### [Exercise description]
Using the listing below, return every line that includes "metal".

>>

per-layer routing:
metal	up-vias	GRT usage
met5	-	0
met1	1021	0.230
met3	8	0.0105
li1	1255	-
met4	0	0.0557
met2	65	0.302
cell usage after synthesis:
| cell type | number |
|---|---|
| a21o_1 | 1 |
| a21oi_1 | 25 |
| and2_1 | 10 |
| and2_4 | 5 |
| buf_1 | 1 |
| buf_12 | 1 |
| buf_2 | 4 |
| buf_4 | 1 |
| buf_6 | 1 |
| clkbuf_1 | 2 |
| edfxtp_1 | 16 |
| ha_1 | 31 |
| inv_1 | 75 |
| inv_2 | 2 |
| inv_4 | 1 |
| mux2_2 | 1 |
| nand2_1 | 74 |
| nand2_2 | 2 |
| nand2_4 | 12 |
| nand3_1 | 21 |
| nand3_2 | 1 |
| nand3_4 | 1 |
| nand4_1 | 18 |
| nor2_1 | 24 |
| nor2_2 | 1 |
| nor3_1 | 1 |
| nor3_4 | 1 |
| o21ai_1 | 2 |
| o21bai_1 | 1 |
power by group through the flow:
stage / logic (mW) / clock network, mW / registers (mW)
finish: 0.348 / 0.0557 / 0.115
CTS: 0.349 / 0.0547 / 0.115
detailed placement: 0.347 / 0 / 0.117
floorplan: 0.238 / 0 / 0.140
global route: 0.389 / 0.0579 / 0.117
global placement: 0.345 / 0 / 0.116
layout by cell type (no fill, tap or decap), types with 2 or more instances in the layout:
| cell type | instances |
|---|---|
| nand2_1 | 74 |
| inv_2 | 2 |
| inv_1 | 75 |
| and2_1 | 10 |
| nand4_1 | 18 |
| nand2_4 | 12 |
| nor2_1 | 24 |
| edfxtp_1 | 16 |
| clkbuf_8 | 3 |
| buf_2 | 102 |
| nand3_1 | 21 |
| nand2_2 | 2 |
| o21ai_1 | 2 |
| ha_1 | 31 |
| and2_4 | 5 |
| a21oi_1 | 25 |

<<
>>

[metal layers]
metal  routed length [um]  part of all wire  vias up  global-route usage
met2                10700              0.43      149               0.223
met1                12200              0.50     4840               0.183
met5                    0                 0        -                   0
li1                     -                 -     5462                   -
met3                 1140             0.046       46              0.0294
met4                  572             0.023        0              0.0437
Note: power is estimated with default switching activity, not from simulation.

<<
>>

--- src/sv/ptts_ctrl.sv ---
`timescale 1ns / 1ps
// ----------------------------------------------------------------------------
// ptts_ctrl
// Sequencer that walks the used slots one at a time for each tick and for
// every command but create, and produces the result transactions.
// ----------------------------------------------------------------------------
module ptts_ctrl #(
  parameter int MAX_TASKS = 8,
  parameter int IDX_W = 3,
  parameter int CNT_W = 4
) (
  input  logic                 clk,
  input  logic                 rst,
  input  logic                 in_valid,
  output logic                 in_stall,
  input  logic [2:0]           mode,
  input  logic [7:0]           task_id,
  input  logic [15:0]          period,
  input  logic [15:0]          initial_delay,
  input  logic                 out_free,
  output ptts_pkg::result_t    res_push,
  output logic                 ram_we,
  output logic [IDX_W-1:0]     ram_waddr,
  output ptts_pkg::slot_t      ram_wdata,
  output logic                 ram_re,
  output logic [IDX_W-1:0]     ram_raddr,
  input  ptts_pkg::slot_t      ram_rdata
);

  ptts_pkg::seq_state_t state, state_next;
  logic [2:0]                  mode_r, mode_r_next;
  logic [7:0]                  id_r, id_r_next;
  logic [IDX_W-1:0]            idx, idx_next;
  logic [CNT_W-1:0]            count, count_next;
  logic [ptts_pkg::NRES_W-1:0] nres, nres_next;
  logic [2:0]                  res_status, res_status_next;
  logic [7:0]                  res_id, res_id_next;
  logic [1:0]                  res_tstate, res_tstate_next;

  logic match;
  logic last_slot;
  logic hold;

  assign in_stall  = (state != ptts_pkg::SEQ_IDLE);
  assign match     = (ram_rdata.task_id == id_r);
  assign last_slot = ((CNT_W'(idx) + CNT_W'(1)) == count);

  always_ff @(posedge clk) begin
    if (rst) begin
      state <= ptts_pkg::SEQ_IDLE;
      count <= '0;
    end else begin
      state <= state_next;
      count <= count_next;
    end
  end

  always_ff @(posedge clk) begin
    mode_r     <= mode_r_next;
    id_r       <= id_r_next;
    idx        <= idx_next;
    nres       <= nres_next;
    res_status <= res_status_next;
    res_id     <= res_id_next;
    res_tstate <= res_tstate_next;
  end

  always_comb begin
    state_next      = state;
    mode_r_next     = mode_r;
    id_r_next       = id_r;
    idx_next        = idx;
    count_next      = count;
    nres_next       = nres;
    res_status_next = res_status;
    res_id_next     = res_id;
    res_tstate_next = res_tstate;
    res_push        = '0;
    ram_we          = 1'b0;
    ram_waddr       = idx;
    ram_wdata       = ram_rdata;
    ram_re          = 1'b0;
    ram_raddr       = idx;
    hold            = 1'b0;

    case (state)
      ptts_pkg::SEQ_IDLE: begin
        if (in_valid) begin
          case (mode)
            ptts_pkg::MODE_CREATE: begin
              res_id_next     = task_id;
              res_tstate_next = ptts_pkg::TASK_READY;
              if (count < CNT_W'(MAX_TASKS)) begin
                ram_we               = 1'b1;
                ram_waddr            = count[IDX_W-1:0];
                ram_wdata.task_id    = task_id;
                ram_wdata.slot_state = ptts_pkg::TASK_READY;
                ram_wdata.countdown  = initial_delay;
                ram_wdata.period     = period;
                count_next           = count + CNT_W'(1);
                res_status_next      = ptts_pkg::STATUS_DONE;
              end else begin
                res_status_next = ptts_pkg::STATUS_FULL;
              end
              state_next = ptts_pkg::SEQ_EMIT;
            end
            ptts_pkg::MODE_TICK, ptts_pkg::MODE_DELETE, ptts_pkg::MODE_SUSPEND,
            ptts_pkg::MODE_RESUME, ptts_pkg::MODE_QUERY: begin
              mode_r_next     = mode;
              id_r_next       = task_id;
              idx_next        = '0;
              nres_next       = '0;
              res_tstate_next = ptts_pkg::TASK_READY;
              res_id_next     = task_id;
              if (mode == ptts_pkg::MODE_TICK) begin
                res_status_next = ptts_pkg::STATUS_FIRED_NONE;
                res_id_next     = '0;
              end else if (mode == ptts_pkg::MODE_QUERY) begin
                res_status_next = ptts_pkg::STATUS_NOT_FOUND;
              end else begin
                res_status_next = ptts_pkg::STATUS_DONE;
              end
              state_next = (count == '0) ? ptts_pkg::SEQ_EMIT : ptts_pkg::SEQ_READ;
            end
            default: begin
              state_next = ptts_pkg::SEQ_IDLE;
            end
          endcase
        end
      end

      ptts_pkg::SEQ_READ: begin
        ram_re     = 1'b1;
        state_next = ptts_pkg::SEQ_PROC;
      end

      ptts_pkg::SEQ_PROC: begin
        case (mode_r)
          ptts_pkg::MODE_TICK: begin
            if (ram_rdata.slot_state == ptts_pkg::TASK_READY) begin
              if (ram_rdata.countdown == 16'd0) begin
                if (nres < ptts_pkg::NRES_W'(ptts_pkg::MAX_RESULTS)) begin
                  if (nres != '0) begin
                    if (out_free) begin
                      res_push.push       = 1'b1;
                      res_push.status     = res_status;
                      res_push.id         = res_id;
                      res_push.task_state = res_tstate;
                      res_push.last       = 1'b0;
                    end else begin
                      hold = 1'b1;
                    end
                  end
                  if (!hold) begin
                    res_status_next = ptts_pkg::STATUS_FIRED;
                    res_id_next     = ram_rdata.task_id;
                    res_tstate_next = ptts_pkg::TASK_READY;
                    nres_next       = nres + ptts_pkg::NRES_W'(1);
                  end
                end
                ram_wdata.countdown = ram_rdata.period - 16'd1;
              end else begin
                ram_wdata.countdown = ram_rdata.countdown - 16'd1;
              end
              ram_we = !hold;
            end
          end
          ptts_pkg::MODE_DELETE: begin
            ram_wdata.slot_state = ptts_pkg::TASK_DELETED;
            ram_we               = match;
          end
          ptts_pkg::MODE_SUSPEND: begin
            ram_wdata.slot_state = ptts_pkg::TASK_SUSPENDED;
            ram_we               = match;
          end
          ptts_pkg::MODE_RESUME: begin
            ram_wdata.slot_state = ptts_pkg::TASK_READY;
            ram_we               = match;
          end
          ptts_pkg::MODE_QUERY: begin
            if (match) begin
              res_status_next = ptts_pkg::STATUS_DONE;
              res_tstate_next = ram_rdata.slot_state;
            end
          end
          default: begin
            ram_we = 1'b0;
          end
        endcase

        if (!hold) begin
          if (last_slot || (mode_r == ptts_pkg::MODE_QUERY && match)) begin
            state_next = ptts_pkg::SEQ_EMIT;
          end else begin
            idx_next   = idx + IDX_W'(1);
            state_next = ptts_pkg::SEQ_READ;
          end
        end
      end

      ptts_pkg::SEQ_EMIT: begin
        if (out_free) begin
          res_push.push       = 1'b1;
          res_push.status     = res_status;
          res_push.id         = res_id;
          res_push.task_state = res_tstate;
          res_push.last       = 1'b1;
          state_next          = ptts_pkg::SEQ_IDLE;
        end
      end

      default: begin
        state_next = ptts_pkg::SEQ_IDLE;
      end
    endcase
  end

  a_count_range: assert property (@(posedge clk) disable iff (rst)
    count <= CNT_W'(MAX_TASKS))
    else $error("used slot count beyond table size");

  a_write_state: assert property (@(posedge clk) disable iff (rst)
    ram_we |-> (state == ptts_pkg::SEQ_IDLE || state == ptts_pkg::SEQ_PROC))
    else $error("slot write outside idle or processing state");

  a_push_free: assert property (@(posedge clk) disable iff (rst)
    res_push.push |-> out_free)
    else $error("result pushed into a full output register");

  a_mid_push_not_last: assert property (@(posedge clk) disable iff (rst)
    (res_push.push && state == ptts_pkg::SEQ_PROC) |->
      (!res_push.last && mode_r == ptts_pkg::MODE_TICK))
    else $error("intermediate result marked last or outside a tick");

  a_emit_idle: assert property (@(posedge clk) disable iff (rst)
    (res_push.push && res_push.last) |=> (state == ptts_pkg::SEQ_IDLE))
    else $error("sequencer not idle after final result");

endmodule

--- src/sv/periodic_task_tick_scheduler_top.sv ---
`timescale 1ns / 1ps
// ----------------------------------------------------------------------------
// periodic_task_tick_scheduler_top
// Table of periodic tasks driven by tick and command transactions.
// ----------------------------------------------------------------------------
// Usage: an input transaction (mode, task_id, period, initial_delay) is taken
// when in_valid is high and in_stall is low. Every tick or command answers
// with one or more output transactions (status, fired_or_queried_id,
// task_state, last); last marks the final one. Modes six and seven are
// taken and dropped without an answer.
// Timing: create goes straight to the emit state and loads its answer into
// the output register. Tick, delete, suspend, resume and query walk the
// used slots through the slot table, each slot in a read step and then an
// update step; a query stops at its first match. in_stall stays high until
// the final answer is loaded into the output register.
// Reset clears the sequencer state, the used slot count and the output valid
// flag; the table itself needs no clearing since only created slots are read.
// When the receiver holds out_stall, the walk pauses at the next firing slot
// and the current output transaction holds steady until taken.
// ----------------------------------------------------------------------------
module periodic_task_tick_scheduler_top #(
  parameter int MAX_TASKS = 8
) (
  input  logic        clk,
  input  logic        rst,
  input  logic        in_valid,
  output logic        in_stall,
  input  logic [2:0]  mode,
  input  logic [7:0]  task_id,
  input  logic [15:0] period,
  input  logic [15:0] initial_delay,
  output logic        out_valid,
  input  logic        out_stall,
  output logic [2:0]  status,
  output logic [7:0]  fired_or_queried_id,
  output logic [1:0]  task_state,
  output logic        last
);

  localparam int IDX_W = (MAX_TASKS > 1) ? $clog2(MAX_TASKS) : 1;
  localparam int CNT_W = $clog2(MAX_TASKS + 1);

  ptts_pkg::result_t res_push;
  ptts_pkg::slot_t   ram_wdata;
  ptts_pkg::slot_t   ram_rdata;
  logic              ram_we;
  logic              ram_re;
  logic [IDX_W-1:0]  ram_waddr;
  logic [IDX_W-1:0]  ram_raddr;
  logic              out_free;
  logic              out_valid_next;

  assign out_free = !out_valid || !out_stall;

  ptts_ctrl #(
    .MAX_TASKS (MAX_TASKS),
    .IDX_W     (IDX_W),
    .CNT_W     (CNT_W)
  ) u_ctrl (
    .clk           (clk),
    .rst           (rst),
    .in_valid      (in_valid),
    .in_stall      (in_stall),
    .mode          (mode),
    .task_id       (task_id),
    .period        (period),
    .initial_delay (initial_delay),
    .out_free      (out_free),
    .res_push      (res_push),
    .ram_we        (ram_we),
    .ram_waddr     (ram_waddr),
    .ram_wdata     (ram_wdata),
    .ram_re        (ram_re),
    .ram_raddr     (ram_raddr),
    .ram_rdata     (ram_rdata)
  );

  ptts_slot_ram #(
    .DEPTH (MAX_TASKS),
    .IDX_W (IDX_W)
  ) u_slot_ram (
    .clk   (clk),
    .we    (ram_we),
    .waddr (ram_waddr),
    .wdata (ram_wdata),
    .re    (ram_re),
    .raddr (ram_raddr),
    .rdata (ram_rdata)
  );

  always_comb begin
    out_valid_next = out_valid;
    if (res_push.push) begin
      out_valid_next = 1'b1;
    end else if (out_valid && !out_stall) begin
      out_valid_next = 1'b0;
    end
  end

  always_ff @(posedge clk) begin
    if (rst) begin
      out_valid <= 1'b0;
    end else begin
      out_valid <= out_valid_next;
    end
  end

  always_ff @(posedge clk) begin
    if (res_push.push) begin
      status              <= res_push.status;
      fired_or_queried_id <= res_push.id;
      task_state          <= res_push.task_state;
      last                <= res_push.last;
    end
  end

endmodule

<<

### [Output of the exercise]
metal	up-vias	GRT usage
[metal layers]
metal  routed length [um]  part of all wire  vias up  global-route usage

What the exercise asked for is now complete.